James L. Thomas, Ph.D.

The objective of my research is to define the reaction mechanisms of human 3beta-hydroxysteroid dehydrogenase/isomerase by relating structure to function. 3beta-HSD/isomerase is the "gateway" enzyme in all steroidogenic tissues because the precursor steroids- pregnenolone, dehydroepiandrosterone (DHEA) and 17alpha-hydroxypregnenolone- must be converted by this enzyme to ultimately become the active steroid hormones- progesterone, estradiol, testosterone, cortisol and aldosterone. Two genes express the enzyme in a tissue-specific manner in humans. One gene expresses the type 1 3beta-HSD/isomerase in placenta, mammary gland and breast tumors. The other gene expresses the type 2 3beta-HSD/isomerase in the adrenals and gonads. There are key differences in kinetics of substrate utilization and inhibition by the two isoenzymes.
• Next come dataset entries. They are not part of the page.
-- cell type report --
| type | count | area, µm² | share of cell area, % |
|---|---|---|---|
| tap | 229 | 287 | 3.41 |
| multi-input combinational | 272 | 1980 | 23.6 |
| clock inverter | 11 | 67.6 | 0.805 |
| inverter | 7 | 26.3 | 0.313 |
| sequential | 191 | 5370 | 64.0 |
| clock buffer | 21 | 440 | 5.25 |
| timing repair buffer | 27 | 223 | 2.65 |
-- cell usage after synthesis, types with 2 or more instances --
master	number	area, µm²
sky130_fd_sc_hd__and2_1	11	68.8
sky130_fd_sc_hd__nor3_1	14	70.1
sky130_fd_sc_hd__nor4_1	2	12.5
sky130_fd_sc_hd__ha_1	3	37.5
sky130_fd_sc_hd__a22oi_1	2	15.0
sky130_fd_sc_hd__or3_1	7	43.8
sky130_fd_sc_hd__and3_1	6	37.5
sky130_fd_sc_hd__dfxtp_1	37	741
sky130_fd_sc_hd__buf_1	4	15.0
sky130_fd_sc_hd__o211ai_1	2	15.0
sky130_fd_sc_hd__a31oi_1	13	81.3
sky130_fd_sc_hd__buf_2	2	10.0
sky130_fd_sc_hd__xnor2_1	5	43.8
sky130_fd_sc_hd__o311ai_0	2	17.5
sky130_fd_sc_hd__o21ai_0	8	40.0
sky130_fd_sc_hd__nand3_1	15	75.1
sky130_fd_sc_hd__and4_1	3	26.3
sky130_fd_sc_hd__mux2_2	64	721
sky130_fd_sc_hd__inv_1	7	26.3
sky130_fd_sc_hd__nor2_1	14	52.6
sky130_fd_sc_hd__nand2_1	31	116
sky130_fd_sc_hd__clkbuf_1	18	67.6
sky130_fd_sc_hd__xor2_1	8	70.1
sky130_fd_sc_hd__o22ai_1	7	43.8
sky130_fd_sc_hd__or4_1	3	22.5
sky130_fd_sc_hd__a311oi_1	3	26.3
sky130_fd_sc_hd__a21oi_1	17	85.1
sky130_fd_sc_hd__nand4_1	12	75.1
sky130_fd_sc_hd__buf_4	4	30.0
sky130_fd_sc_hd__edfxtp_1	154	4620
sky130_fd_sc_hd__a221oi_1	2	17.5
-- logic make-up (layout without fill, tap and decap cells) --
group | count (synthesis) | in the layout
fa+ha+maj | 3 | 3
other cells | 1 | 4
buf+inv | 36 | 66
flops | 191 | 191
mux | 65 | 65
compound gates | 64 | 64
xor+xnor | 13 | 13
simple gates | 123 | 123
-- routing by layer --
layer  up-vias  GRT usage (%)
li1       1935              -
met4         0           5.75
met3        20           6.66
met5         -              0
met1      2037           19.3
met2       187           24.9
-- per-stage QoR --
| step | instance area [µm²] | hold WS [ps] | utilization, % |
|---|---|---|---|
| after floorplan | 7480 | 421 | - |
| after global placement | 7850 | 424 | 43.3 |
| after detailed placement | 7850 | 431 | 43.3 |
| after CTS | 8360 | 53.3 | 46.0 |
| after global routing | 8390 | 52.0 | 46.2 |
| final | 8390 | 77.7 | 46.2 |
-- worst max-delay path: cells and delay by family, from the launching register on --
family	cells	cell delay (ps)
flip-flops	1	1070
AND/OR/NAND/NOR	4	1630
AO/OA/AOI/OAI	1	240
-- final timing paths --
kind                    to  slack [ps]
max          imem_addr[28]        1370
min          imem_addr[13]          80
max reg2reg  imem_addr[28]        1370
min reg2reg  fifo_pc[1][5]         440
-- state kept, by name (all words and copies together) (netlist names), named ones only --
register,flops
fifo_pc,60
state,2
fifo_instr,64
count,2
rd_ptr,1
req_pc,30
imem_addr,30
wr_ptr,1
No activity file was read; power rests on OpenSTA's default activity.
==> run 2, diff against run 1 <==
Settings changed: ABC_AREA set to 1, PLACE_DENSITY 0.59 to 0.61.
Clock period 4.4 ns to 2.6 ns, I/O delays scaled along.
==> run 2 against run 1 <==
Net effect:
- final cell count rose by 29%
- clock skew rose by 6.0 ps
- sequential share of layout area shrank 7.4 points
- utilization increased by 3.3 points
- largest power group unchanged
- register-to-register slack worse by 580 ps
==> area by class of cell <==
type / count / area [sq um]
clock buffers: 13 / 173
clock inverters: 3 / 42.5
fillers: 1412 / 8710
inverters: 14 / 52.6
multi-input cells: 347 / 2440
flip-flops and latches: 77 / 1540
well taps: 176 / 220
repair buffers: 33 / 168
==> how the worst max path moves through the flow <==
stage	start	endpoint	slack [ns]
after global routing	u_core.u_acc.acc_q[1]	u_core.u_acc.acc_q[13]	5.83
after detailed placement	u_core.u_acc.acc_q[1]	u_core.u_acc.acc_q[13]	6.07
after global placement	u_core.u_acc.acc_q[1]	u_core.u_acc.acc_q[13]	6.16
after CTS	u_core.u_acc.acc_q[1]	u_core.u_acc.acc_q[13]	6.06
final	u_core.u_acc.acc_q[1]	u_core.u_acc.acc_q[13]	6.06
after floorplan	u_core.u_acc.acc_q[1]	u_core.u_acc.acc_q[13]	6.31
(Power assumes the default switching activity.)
In my ongoing studies, mutagenesis of targeted amino acids in the enzyme based on structural data determine key structure/function relationships and evaluate why the two isoenzymes exhibit kinetic differences. After the structural basis for these differences are determined, a pharmacological intervention can be devised to selectively inhibit the type 1 enzyme that is expressed in placenta to control the timing of labor as well as in breast tumors to slow their growth.